#### WORK INSTRUCTIONS:
Only the lines below from the one containing "1 | 0.0520 |" to the one containing "2460 | 9.02 |" should be repeated, both included and unchanged.

[Records from a data collection]

◆ ◆ ◆ ◆ ◆

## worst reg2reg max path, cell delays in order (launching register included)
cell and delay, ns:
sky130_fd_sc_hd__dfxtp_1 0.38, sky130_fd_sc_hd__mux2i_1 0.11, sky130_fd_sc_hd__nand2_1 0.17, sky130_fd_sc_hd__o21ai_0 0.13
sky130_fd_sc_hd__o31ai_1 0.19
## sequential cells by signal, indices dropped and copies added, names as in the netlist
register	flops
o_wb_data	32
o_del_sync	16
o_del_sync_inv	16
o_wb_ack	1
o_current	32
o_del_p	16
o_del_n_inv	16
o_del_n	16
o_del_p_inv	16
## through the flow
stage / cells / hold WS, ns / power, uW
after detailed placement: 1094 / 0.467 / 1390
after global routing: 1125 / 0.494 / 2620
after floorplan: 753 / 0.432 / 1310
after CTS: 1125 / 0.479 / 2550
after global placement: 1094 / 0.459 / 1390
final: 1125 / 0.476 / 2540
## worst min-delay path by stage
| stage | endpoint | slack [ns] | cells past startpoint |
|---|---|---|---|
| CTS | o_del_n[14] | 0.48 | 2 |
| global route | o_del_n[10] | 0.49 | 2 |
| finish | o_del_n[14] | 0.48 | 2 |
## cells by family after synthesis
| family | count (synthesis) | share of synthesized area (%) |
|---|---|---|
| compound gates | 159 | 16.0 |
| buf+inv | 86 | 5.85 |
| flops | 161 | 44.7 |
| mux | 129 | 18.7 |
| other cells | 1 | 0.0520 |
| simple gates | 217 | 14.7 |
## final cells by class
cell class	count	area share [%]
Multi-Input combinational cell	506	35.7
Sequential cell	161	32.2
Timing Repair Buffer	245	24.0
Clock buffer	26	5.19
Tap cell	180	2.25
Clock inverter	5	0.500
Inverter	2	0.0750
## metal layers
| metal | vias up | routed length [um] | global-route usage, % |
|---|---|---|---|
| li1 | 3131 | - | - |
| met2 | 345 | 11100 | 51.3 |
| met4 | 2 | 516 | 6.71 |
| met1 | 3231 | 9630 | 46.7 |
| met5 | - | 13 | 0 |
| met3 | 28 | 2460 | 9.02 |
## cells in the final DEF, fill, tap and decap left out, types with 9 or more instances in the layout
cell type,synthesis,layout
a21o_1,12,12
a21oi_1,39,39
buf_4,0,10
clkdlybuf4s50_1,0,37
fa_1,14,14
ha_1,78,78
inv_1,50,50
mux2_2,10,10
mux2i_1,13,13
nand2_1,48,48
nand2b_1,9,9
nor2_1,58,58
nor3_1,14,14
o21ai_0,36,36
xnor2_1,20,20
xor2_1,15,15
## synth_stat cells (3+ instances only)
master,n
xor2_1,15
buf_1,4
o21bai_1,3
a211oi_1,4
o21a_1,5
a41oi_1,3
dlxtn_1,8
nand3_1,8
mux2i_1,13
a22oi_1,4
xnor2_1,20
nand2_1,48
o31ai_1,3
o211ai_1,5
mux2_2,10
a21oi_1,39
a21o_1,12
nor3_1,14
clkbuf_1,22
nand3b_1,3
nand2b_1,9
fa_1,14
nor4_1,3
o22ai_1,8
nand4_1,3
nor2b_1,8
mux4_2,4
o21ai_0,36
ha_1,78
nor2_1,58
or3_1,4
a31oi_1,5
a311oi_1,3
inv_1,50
[design/flow/config.mk]
export PLATFORM = sky130hd
export DESIGN_NAME = mdrReg
export DESIGN_NICKNAME = mdrReg
export VERILOG_FILES = /design/flow/design.v
export SDC_FILE = /design/flow/constraint.sdc
export NUM_CORES = 4
export LEC_CHECK = 1
export CORE_UTILIZATION = 30
[design/flow/constraint.sdc]
current_design mdrReg

set clk_period 1.0
set clk_io_pct 0.2

create_clock -name clk0 -period $clk_period [get_ports {clock}]

set non_clock_inputs [all_inputs -no_clocks]
set_input_delay [expr $clk_period * $clk_io_pct] -clock clk0 $non_clock_inputs
set_output_delay [expr $clk_period * $clk_io_pct] -clock clk0 [all_outputs]
[design/flow/design.v]
module mdrReg(
	input clear, clock, MDRin, Read,
	input [31:0] Mdatain, BusMuxOut,
	output [31:0] BusMuxIn
);
reg [31:0] mdrregdata;
initial mdrregdata = 8'h0;
always @ (posedge clock)
		begin 
			if (clear) begin
				mdrregdata <= {32{1'b0}};
			end
			else if (MDRin) begin
				case (Read)
					1'b0 : mdrregdata = BusMuxOut;
					1'b1 : mdrregdata = Mdatain;
				endcase
			end
		end
assign BusMuxIn = mdrregdata;
endmodule
[design/flow/run.sh]
#!/bin/bash
# OpenROAD 26Q1-2900-gdf79404cd8, Yosys 0.63+post, stock flow scripts
make -C /OpenROAD-flow-scripts/flow DESIGN_CONFIG=/design/flow/config.mk WORK_HOME=/design/flow/orfs finish
==> ./design.v <==
module AND_ (A, B, andresult);
input [31:0] A, B;
output [31:0] andresult;
reg [31:0] andresult;
integer i;
always @(A or B)
begin
		for (i = 0; i < 32; i = i + 1)
		begin
			andresult[i] = A[i] & B[i];
		end
end
endmodule
==> ./run.sh <==
#!/bin/bash
# OpenROAD 26Q1-2900-gdf79404cd8, Yosys 0.63+post, stock flow scripts
make -C /OpenROAD-flow-scripts/flow DESIGN_CONFIG=/design/flow/config.mk WORK_HOME=/design/flow/orfs finish
==> ./config.mk <==
export PLATFORM = sky130hd
export DESIGN_NAME = AND_
export DESIGN_NICKNAME = AND_
export VERILOG_FILES = /design/flow/design.v
export SDC_FILE = /design/flow/constraint.sdc
export NUM_CORES = 4
export LEC_CHECK = 1
export CORE_AREA = 10 10 70 70
export DIE_AREA = 0 0 80 80
==> ./constraint.sdc <==
current_design AND_

set clk_period 1.0
set clk_io_pct 0.2

create_clock -name clk0 -period $clk_period

set non_clock_inputs [all_inputs -no_clocks]
set_input_delay [expr $clk_period * $clk_io_pct] -clock clk0 $non_clock_inputs
set_output_delay [expr $clk_period * $clk_io_pct] -clock clk0 [all_outputs]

◆ ◆ ◆ ◆ ◆

#### RESULT FOR THIS TASK:
| other cells | 1 | 0.0520 |
| simple gates | 217 | 14.7 |
## final cells by class
cell class	count	area share [%]
Multi-Input combinational cell	506	35.7
Sequential cell	161	32.2
Timing Repair Buffer	245	24.0
Clock buffer	26	5.19
Tap cell	180	2.25
Clock inverter	5	0.500
Inverter	2	0.0750
## metal layers
| metal | vias up | routed length [um] | global-route usage, % |
|---|---|---|---|
| li1 | 3131 | - | - |
| met2 | 345 | 11100 | 51.3 |
| met4 | 2 | 516 | 6.71 |
| met1 | 3231 | 9630 | 46.7 |
| met5 | - | 13 | 0 |
| met3 | 28 | 2460 | 9.02 |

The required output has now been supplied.